En principe, l'article 30 de la loi CNIL du 6 janvier 1978 dispose que les déclarations, demandes d'autorisation ou demandes d'avis adressées à la CNIL pour la collecte de données personnelles doivent contenir toute une série d'informations telles que la finalité du traitement, les éventuels "rapprochements ou toutes autres formes de mise en relation avec d'autres traitements", le type de données collectées et la catégorie de personnes visées, ou encore la durée de conservation.

Mais il existe des exceptions.

En effet, le texte ajoute que "les demandes d'avis portant sur les traitements intéressant la sûreté de l'Etat, la défense ou la sécurité publique peuvent ne pas comporter tous les éléments d'information énumérés ci-dessus". L'Etat a alors l'obligation d'en dresser la liste par un décret, lui-même soumis à l'avis de la CNIL. C'est tout l'objet d'un décret publié ce samedi matin au Journal Officiel, qui modifie la liste des fichiers autorisés à déroger à la règle générale de transparence.

Il remplace les "fichiers de la direction de la protection et de la sécurité de la défense" par un nouveau fichier, baptisé SIREX. Or on ne sait strictement rien de ce que recouvre ce nouveau fichier, si ce n'est qu'il s'agit selon le ministère de la défense d'un "système d'information de la recherche et de l'exploitation du renseignement de contre-ingérence".

Le Gouvernement actionne pour SIREX les dispositions de l'article 26 de la loi de 1978, qui prévoit que "certains traitements (...) peuvent être dispensés, par décret en Conseil d'Etat, de la publication de l'acte réglementaire qui les autorise". Il est uniquement prévu que "pour ces traitements, est publié, en même temps que le décret autorisant la dispense de publication de l'acte, le sens de l'avis émis par la commission". Ce qui fut fait.

En effet, figure également au Journal Officiel de ce samedi matin la délibération n° 2014-142 de la CNIL du 17 avril 2014, on ne peut plus sibyilline : "Avis favorable avec réserve". Quelle réserve ? Le public ne le saura pas, l'avis lui-même n'étant pas publié, pour ne pas informer sur le contenu du décret.

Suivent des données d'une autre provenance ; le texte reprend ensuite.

==> exp/pepper: inputs <==
==> flow/design.v <==
module pow_5_pipe
(
    input             clock,
    input      [17:0] n,
    output reg [17:0] n_pow_5
);
    reg [17:0] n_1, n_2, n_3;
    reg [17:0] n_pow_2, n_pow_3, n_pow_4;
    always @(posedge clock)
    begin
        n_1 <= n;
        n_2 <= n_1;
        n_3 <= n_2;
        n_pow_2 <= n * n;
        n_pow_3 <= n_pow_2 * n_1;
        n_pow_4 <= n_pow_3 * n_2;
        n_pow_5 <= n_pow_4 * n_3;
    end
endmodule
==> flow/run.sh <==
#!/bin/bash
# the make line also repeats each setting of config.mk as NAME=value (left out here)
make -C /OpenROAD-flow-scripts/flow DESIGN_CONFIG=/design/flow/config.mk WORK_HOME=/design/flow/orfs CLKGATE_MAP_FILE= finish
==> flow/config.mk <==
export PLATFORM = sky130hd
export DESIGN_NAME = pow_5_pipe
export DESIGN_NICKNAME = pow_5_pipe
export VERILOG_FILES = /design/flow/design.v
export SDC_FILE = /design/flow/constraint.sdc
export NUM_CORES = 4
export LEC_CHECK = 0
export ABC_AREA = 1
export CAP_MARGIN = 20
export CORE_MARGIN = 2
export CORE_UTILIZATION = 72
export CTS_CLUSTER_DIAMETER = 378
export CTS_CLUSTER_SIZE = 98
export SETUP_SLACK_MARGIN = 0.79
export SLEW_MARGIN = 20
==> flow/constraint.sdc <==
create_clock -name core_clock -period 4.27 [get_ports {clock}]
set_input_delay 0.8540 -clock core_clock [delete_from_list [all_inputs] [get_ports {clock}]]
set_output_delay 0.8540 -clock core_clock [all_outputs]
set_load 0.01 [all_outputs]
==> inputs of exp/indigo, as changes to exp/pepper <==
==> flow/config.mk (replaced) <==
export PLATFORM = sky130hd
export DESIGN_NAME = pow_5_pipe
export DESIGN_NICKNAME = pow_5_pipe
export VERILOG_FILES = /design/flow/design.v
export SDC_FILE = /design/flow/constraint.sdc
export NUM_CORES = 4
export LEC_CHECK = 0
export CAP_MARGIN = 20
export CORE_MARGIN = 2
export CORE_UTILIZATION = 9
export SLEW_MARGIN = 20
==> flow/constraint.sdc (replaced) <==
create_clock -name core_clock -period 9.96 [get_ports {clock}]
set_input_delay 1.9920 -clock core_clock [delete_from_list [all_inputs] [get_ports {clock}]]
set_output_delay 1.9920 -clock core_clock [all_outputs]
set_load 0.01 [all_outputs]
==> inputs of exp/onyx, as changes to exp/pepper <==
--- a/flow/config.mk
+++ b/flow/config.mk
@@ -9,7 +9,7 @@
 export CAP_MARGIN = 20
 export CORE_MARGIN = 2
-export CORE_UTILIZATION = 72
-export CTS_CLUSTER_DIAMETER = 378
+export CORE_UTILIZATION = 55
+export CTS_CLUSTER_DIAMETER = 371
 export CTS_CLUSTER_SIZE = 98
-export SETUP_SLACK_MARGIN = 0.79
 export SLEW_MARGIN = 20
+export TNS_END_PERCENT = 10
==> flow/constraint.sdc (replaced) <==
create_clock -name core_clock -period 6.25 [get_ports {clock}]
set_input_delay 1.2500 -clock core_clock [delete_from_list [all_inputs] [get_ports {clock}]]
set_output_delay 1.2500 -clock core_clock [all_outputs]
set_load 0.01 [all_outputs]
==> results <==
quantity                                                                    exp/pepper   exp/indigo    exp/onyx
Outcome                                                                 did not finish  timing/DRC/antenna clean  timing/DRC/antenna clean
Failing step                                                  global routing (5_1_grt)            -           -
Instance area at placement                                                  26740 um^2   25240 um^2  23800 um^2
Utilization after layout                                                             -       11.07%      59.88%
Final routed wirelength across all metal layers                                      -     45870 um    50990 um
Terminating pin of the worst hold path                                               -      n_2[17]     n_3[17]
Area growth from synthesis to layout                                                 -       22.07%      7.569%
Total Nets Final                                                                     -         2968        3655
Worst hold margin                                                                    -    0.3895 ns   0.3560 ns
Routability-driven placement congestion ratio                                   0.9609       0.7951      0.8701
Topmost layer with routed signal wires                                               -         met4        met4
Avg WL per Cell                                                                      -     8.394 um    14.36 um
Count of vias placed by the detailed router                                          -        14104       17117
Type of element capturing the critical path                                          -         flop        flop
Worst max-slew margin expressed relative to the limit                                -       44.56%      38.45%
CP Buf/Inv Count                                                                     -            5           5
Tool Warnings                                                                        -           28          28
Smallest setup slack after layout                                                    -     2.836 ns   0.3007 ns
Synth unique cells                                                                  38           41          38
TritonCTS clock tree                                                                 -          yes         yes
Chip Footprint                                                              32930 um^2  238900 um^2  42870 um^2
Die outline width                                                             181.5 um     488.7 um    207.1 um
Count of antenna-violating nets left after detailed routing                          -            0           0
Met3 routed wirelength                                                               -      2372 um     1960 um
Reg-to-Reg Start                                                                     -       n_3[4]      n_2[5]
Total count of max-transition violations in the final report                         -            0           0

========
==> inputs of run A <==
RTL: the design.v shown in full above, as it stands there.
Settings: LEC_CHECK=0, ABC_AREA=1, CAP_MARGIN=40, CORE_MARGIN=2, CORE_UTILIZATION=72, CTS_CLUSTER_SIZE=22, PLACE_DENSITY=0.73, SETUP_SLACK_MARGIN=0.19, SLEW_MARGIN=20; clock period 5.37 ns.
run.sh (not shown) runs the stock make flow with config.mk's settings and CLKGATE_MAP_FILE=.
==> inputs of run C, as changes to run A <==
--- a/flow/config.mk
+++ b/flow/config.mk
@@ -8,8 +8,7 @@
 export ABC_AREA = 1
 export CAP_MARGIN = 40
 export CORE_MARGIN = 2
-export CORE_UTILIZATION = 72
-export CTS_CLUSTER_SIZE = 22
-export PLACE_DENSITY = 0.73
+export CORE_UTILIZATION = 65
+export PLACE_DENSITY = 0.68
 export SETUP_SLACK_MARGIN = 0.19
 export SLEW_MARGIN = 20
==> flow/constraint.sdc (replaced) <==
create_clock -name core_clock -period 4.34 [get_ports {clock}]
set_input_delay 0.8680 -clock core_clock [delete_from_list [all_inputs] [get_ports {clock}]]
set_output_delay 0.8680 -clock core_clock [all_outputs]
set_load 0.01 [all_outputs]
==> impl_metrics.yaml <==
# generated from flow reports
finish:
  instances_no_fill: 3490
critical_path:
  worst-r2r-setup-slack_ps: 280
drt:
  met2_length_um: 27220
floorplan:
  core_area_mm2: 0.03083
  fp.dieH_um: 181.5
placed_design:
  gp_congestion: 0.9109
run_status:
  status: "timing/DRC/antenna clean"
-- figures above: run A

==> impl_metrics.yaml <==
# generated from flow reports
floorplan:
  num_rows: 68
  fp.dieH_um: 190.8
critical_path:
  worst-r2r-setup-slack_ps: -660
placed_design:
  gp_congestion: 0.8938
drt:
  met2_length_um: 33360
timing:
  setup-violations-final: 29
  setup_slack_ps: -662.3
finish:
  instances_no_fill: 3820
clock_tree:
  clk_latency_ps: 450
  cts_resized: 429
logic_synthesis:
  yosysChipArea_mm2: 0.02268
run_status:
  so.violations: "setup timing"
  status: "finished with violations"
-- figures above: run C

"Renseigner pour protéger"

On sait toutefois que SIREX est mis en oeuvre par la direction de la protection et de la sécurité de la défense (DPSD), qui a pour mission de "renseigner pour protéger". "La Défense doit protéger ses personnels, ses matériels, ses informations et installations sensibles, d’actes hostiles, qualifiés d'ingérence, qui peuvent émaner d’organisations ou d’individus qui chercheraient ainsi à porter atteinte aux capacités opérationnelles de la défense par d’autres voies que la confrontation militaire", explique le site internet du ministère de la défense.

Il peut s'agir aussi bien de renseignements collectés à l'extérieur des frontières que de renseignements intérieurs, visant également des citoyens français.

"Le terrorisme, l'espionnage, les actions de subversion comme celles de sabotage ou encore le crime organisé (TESSCo) recouvrent les actes d'ingérence", précise le ministère, qui indique que la DPSD "agit dans le cadre général d'une mission de contre-ingérence en alertant sur les vulnérabilités, renseignant sur les menaces potentielles, contribuant aux mesures de protection".

Selon le site InfosDefense, la DPSD compte 1130 personnels civils et militaires. Sa mission "consiste principalement à la sécurité des personnels et des sites du ministère de la Défense", mais elle "travaille aussi quotidiennement avec les industriels exerçant dans le secteur de l’armement dans le cadre de sa mission de contre-ingérence".